=== WORK TASK ===
Among the entries below, find each line with "output" and show it.
####################
**flow/design.v**
```verilog
`timescale 1ns / 1ps
module mult_n_bit#(parameter X=4, H=4, DATA_WIDTH = 8)
						(
						input [0:(X*H*DATA_WIDTH)-1]a_in,
						input [0:(X*DATA_WIDTH)-1]b_in,
						output wire signed[0:(H*DATA_WIDTH)-1]c_out
						);
wire [DATA_WIDTH-1:0] A[0:H-1][0:X-1];
wire [DATA_WIDTH-1:0] B[0:X-1];
wire [(2*DATA_WIDTH)+1:0] C[0:H-1];
genvar m,n;
generate for(m=0;m<H;m=m+1)
begin: loop1
	for(n=0;n<X;n=n+1)
	begin: loop2
		assign A[m][n]=a_in[(((m*X)+n)*DATA_WIDTH)+:DATA_WIDTH];
	end
		assign c_out[(m*DATA_WIDTH)+:DATA_WIDTH]=C[m][11-:DATA_WIDTH];
end
endgenerate
genvar p;
generate for(p=0;p<X;p=p+1)
begin: loop3
assign B[p]=b_in[(p*DATA_WIDTH)+:DATA_WIDTH];
end
endgenerate
genvar i;
generate
for(i = 0;i < H;i = i+1)
begin:loop
		dadda4x4mul8b init1(A[i][0],B[0],A[i][1],B[1],A[i][2],B[2],A[i][3],B[3],C[i][17:7]);
		lower4x4app8b init2(A[i][0][6:0],B[0][6:0],A[i][1][6:0],B[1][6:0],
										A[i][2][6:0],B[2][6:0],A[i][3][6:0],B[3][6:0],C[i][6:0]);
end
endgenerate
endmodule
module dadda4x4mul8b( op1,op2,op3,op4,op5,op6,op7,op8,res  );
input [7:0] op1,op2,op3,op4,op5,op6,op7,op8;
output [10:0] res;
wire [7:0] pp[0:7];
wire [7:0] n[0:1];
wire [7:0] m[0:1];
wire [7:0] p[0:1];
wire [7:1] q[0:1];
wire [8:0] k[0:1];
wire [8:1] s[0:1];
wire [9:3] crr;
dadda8x8upper init1(op1,op2,{pp[0],pp[1]});
dadda8x8upper init2(op3,op4,{pp[2],pp[3]});
dadda8x8upper init3(op5,op6,{pp[4],pp[5]});
dadda8x8upper init4(op7,op8,{pp[6],pp[7]});
genvar i;
generate for(i = 0;i<8;i = i+1) 
begin:level_1
	FA fa1n(.a(pp[0][i]),.b(pp[1][i]),.cin(pp[2][i]),.sum(n[0][i]),.cout(n[1][i]));
	FA fa1m(.a(pp[3][i]),.b(pp[4][i]),.cin(pp[5][i]),.sum(m[0][i]),.cout(m[1][i]));
end
for(i = 0;i<8;i = i+1)
begin:level_2_p
	FA fa2p(.a(pp[6][i]),.b(pp[7][i]),.cin(n[0][i]),.sum(p[0][i]),.cout(p[1][i]));
end
for(i = 1;i<8;i = i+1)
begin:level_2_q
	FA fa2q(.a(n[1][i-1]),.b(m[0][i]),.cin(m[1][i-1]),.sum(q[0][i]),.cout(q[1][i]));
end
HA ha30(.a(p[0][0]),.b(m[0][0]),.sum(k[0][0]),.cout(k[1][0]));
for(i = 1;i<8;i = i+1)
begin:level_3
	FA fa3k(.a(p[0][i]),.b(p[1][i-1]),.cin(q[0][i]),.sum(k[0][i]),.cout(k[1][i]));
end
FA fa38(.a(n[1][7]),.b(p[1][7]),.cin(m[1][7]),.sum(k[0][8]),.cout(k[1][8]));
assign res[0] = k[0][0];
HA ha41(.a(k[0][1]),.b(k[1][0]),.sum(s[0][1]),.cout(s[1][1]));
for(i = 2;i<9;i = i+1)
begin:level_4
	FA fa4s(.a(k[0][i]),.b(k[1][i-1]),.cin(q[1][i-1]),.sum(s[0][i]),.cout(s[1][i]));
end
assign res[1] = s[0][1];
HA ha52(.a(s[0][2]),.b(s[1][1]),.sum(res[2]),.cout(crr[3]));
for(i = 3;i<9;i = i+1)
begin:level_5
	FA fa5r(.a(s[0][i]),.b(s[1][i-1]),.cin(crr[i]),.sum(res[i]),.cout(crr[i+1]));
end
FA fa59(.a(k[1][8]),.b(s[1][8]),.cin(crr[9]),.sum(res[9]),.cout(res[10]));
endgenerate
endmodule
module dadda8x8upper(  a,b,pp  );
input [7:0] a,b;
output [15:0] pp;
wire [35:0] p;
wire [9:7] n1 [1:0];
wire [10:8] q2 [1:0];
wire [11:7] n2 [1:0];
wire [12:7] n3 [1:0];
wire [13:7] n4 [1:0];
genvar i,j;
generate
for(i = 0;i<8;i= i+1)
begin:loop_a
	for(j = 0;j <= i;j = j+1)
	begin:loop_b
		assign p[((i*(i+1))/2) + j] = a[i]&b[7-i+j];
	end
end
endgenerate
FA fa01(p[28],p[21],p[15],n1[0][7],n1[1][7]);
FA fa02(p[29],p[22],p[16],n1[0][8],n1[1][8]);
HA ha01(p[30],p[23],n1[0][9],n1[1][9]);
FA fa11(p[10],p[6],p[3],n2[0][7],n2[1][7]);
FA fa12(p[11],p[7],p[4],n2[0][8],n2[1][8]);
FA fa13(p[17],p[12],p[8],n2[0][9],n2[1][9]);
FA fa14(p[31],p[24],p[18],n2[0][10],n2[1][10]);
FA fa15(p[32],p[25],p[19],n2[0][11],n2[1][11]);
HA ha11(p[2],n1[0][8],q2[0][8],q2[1][8]);
FA fa16(p[5],n1[0][9],n1[1][8],q2[0][9],q2[1][9]);
FA fa17(p[13],p[9],n1[1][9],q2[0][10],q2[1][10]);
HA ha21(p[1],p[0],n3[0][7],n3[1][7]);
FA fa21(n2[0][8],n2[1][7],q2[0][8],n3[0][8],n3[1][8]);
FA fa22(n2[0][9],n2[1][8],q2[0][9],n3[0][9],n3[1][9]);
FA fa23(n2[0][10],n2[1][9],q2[0][10],n3[0][10],n3[1][10]);
FA fa24(p[14],n2[0][11],n2[1][10],n3[0][11],n3[1][11]);
FA fa25(p[33],p[26],p[20],n3[0][12],n3[1][12]);
HA ha31(n2[0][7],n1[0][7],n4[0][7],n4[1][7]);
FA fa31(n1[1][7],n3[0][8],n3[1][7],n4[0][8],n4[1][8]);
FA fa32(q2[1][8],n3[0][9],n3[1][8],n4[0][9],n4[1][9]);
FA fa33(q2[1][9],n3[0][10],n3[1][9],n4[0][10],n4[1][10]);
FA fa34(q2[1][10],n3[0][11],n3[1][10],n4[0][11],n4[1][11]);
FA fa35(n2[1][11],n3[0][12],n3[1][11],n4[0][12],n4[1][12]);
FA fa36(p[34],p[27],n3[1][12],n4[0][13],n4[1][13]);
assign pp = {p[35],n4[0],n4[1],n3[0][7]};
endmodule
module FA( a,b,cin,sum,cout  );
input a,b,cin;
output sum,cout;
wire s1,c1,c2;
xor(s1,a,b);
xor(sum,s1,cin);
and(c1,a,b);
and(c2,s1,cin);
or(cout,c1,c2);
endmodule
module HA(a,b,sum,cout    );
input a,b;
output sum,cout;
and(cout,a,b);
xor(sum,a,b);
endmodule
module lower4x4app8b( op1,op2,op3,op4,op5,op6,op7,op8,res  );
input [6:0] op1,op2,op3,op4,op5,op6,op7,op8;
output [6:0] res;
wire [6:0] pp[0:3];
applowergeneric #(7) init1(op1,op2,pp[0]);
applowergeneric #(7) init2(op3,op4,pp[1]);
applowergeneric #(7) init3(op5,op6,pp[2]);
applowergeneric #(7) init4(op7,op8,pp[3]);
genvar i;
generate
for(i = 0;i<7;i = i+1)
begin:or_array
	assign res[i] = pp[0][i]|pp[1][i]|pp[2][i]|pp[3][i];
end
endgenerate
endmodule
module applowergeneric #(parameter width = 7)( a,b,c );
input [width-1:0] a,b;
output [width-1:0] c;
wire [(width*(width+1)/2)-1:0] pp;	 
genvar i,j;
generate 
for(i = 0;i<width;i = i+1)
begin:loop_1
	for(j = 0;j<=i;j = j+1)
	begin:loop_2
		assign pp[((i*(i+1))/2) + j] = a[i]&b[j];
	end
end
endgenerate
assign c[0] = pp[0];
genvar k;
generate 
for(k = 1;k<width;k = k+1)
begin:loop_3
	assign c[k] = |pp[(k*(k+3))/2:(k*(k+1))/2];
end
endgenerate
endmodule
`timescale 1ns / 1ps
module mult_n_bit6#(parameter X=6, H=6, DATA_WIDTH = 8)
						(
						input [0:(X*H*DATA_WIDTH)-1]a_in,
						input [0:(X*DATA_WIDTH)-1]b_in,
						output wire signed[0:(H*DATA_WIDTH)-1]c_out
						);
wire [DATA_WIDTH-1:0] A[0:H-1][0:X-1];
wire [DATA_WIDTH-1:0] B[0:X-1];
wire [(2*DATA_WIDTH)+1:0] C[0:H-1];
genvar m,n;
generate for(m=0;m<H;m=m+1)
begin: loop1
	for(n=0;n<X;n=n+1)
	begin: loop2
		assign A[m][n]=a_in[(((m*X)+n)*DATA_WIDTH)+:DATA_WIDTH];
	end
		assign c_out[(m*DATA_WIDTH)+:DATA_WIDTH]=C[m][11-:DATA_WIDTH];
end
endgenerate
genvar p;
generate for(p=0;p<X;p=p+1)
begin: loop3
assign B[p]=b_in[(p*DATA_WIDTH)+:DATA_WIDTH];
end
endgenerate
genvar i;
generate
for(i = 0;i < H;i = i+1)
begin:loop
		dadda6x6mul8b init1(A[i][0],B[0],A[i][1],B[1],A[i][2],B[2],A[i][3],B[3],A[i][4],B[4],A[i][5],B[5],C[i][17:7]);
		lower6x6app8b init2(A[i][0][6:0],B[0][6:0],A[i][1][6:0],B[1][6:0],A[i][2][6:0],B[2][6:0],A[i][3][6:0],B[3][6:0],A[i][4][6:0],B[4][6:0],A[i][5][6:0],B[5][6:0],C[i][6:0]);
end
endgenerate
endmodule
module dadda6x6mul8b( op1,op2,op3,op4,op5,op6,op7,op8,op9,op10,op11,op12,res
    );
input [7:0] op1,op2,op3,op4,op5,op6,op7,op8,op9,op10,op11,op12;
output [11:0] res;
wire [7:0] pp[0:11];
wire [7:0] m[0:3];
wire [8:1] n[0:3];
wire [7:0] p[0:1];
wire [7:0] q[0:1];
wire [7:0] r[0:1];
wire [7:0] s[0:1];
wire [7:0] k[0:1];
wire [7:0] z[0:1];
wire [6:0] cr;
dadda8x8upper init1(op1,op2,{pp[0],pp[1]});
dadda8x8upper init2(op3,op4,{pp[2],pp[3]});
dadda8x8upper init3(op5,op6,{pp[4],pp[5]});
dadda8x8upper init4(op7,op8,{pp[6],pp[7]});
dadda8x8upper init5(op9,op10,{pp[8],pp[9]});
dadda8x8upper init6(op11,op12,{pp[10],pp[11]});
genvar i,j;
generate;
for(i = 0;i<=7;i = i+1)
begin:level_1_i
	for(j = 0;j<=3;j = j+1)
	begin:level_1_j
		FA fa1nm(.a(pp[3*j][i]),.b(pp[3*j+1][i]),.cin(pp[3*j+2][i]),.sum(m[j][i]),.cout(n[j][i+1]));
	end
end
for(i = 0;i<=7;i=i+1)
begin:level_2
	FA fa20(.a(m[0][i]),.b(m[1][i]),.cin(m[2][i]),.sum(p[0][i]),.cout(q[0][i]));
	FA fa21(.a(n[0][i+1]),.b(n[1][i+1]),.cin(n[2][i+1]),.sum(p[1][i]),.cout(q[1][i]));
end
HA ha20(.a(p[0][0]),.b(m[3][0]),.sum(s[0][0]),.cout(r[0][0]));
HA ha21(.a(q[0][0]),.b(n[3][1]),.sum(s[1][0]),.cout(r[1][0]));
for(i = 1;i<8;i = i+1)
begin:level_3
	FA fa30(.a(p[0][i]),.b(m[3][i]),.cin(p[1][i-1]),.sum(s[0][i]),.cout(r[0][i]));
	FA fa31(.a(q[0][i]),.b(n[3][i+1]),.cin(q[1][i-1]),.sum(s[1][i]),.cout(r[1][i]));
end
for(i = 0;i<=6;i = i+1)
begin:level_4
	FA fa4(.a(s[0][i+1]),.b(s[1][i]),.cin(r[0][i]),.sum(k[0][i]),.cout(k[1][i]));
end
FA fa47(.a(p[1][7]),.b(s[1][7]),.cin(r[0][7]),.sum(k[0][7]),.cout(k[1][7]));
for(i = 0; i<= 6;i = i+1)
begin:level_5
	FA fa5(.a(k[0][i+1]),.b(k[1][i]),.cin(r[1][i]),.sum(z[0][i]),.cout(z[1][i]));
end
FA fa57(.a(q[1][7]),.b(k[1][7]),.cin(r[1][7]),.sum(z[0][7]),.cout(z[1][7]));
assign res[0] = s[0][0];
assign res[1] = k[0][0];
assign res[2] = z[0][0];
HA ha53(.a(z[0][1]),.b(z[1][0]),.sum(res[3]),.cout(cr[0]));
for(i = 1;i<=6;i = i+1)
begin:level_6_rca
		FA fa6(.a(z[0][i+1]),.b(z[1][i]),.cin(cr[i-1]),.sum(res[i+3]),.cout(cr[i]));
end
HA ha510(.a(z[1][7]),.b(cr[6]),.sum(res[10]),.cout(res[11]));
endgenerate
endmodule
module lower6x6app8b( op1,op2,op3,op4,op5,op6,op7,op8,op9,op10,op11,op12,res
    );
input [6:0] op1,op2,op3,op4,op5,op6,op7,op8,op9,op10,op11,op12;
output [6:0] res;
wire [6:0] pp [0:5];
applowergeneric #(7) init1(op1,op2,pp[0]);
applowergeneric #(7) init2(op3,op4,pp[1]);
applowergeneric #(7) init3(op5,op6,pp[2]);
applowergeneric #(7) init4(op7,op8,pp[3]);
applowergeneric #(7) init5(op9,op10,pp[4]);
applowergeneric #(7) init6(op11,op12,pp[5]);
genvar i;
generate
for(i = 0;i<7;i = i+1)
begin:or_array
	assign res[i] = pp[0][i]|pp[1][i]|pp[2][i]|pp[3][i]|pp[4][i]|pp[5][i];
end
endgenerate
endmodule
```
####################
=== SOLUTION TO THE PROBLEM ===
						output wire signed[0:(H*DATA_WIDTH)-1]c_out
output [10:0] res;
output [15:0] pp;
output sum,cout;
output sum,cout;
output [6:0] res;
output [width-1:0] c;
						output wire signed[0:(H*DATA_WIDTH)-1]c_out
output [11:0] res;
output [6:0] res;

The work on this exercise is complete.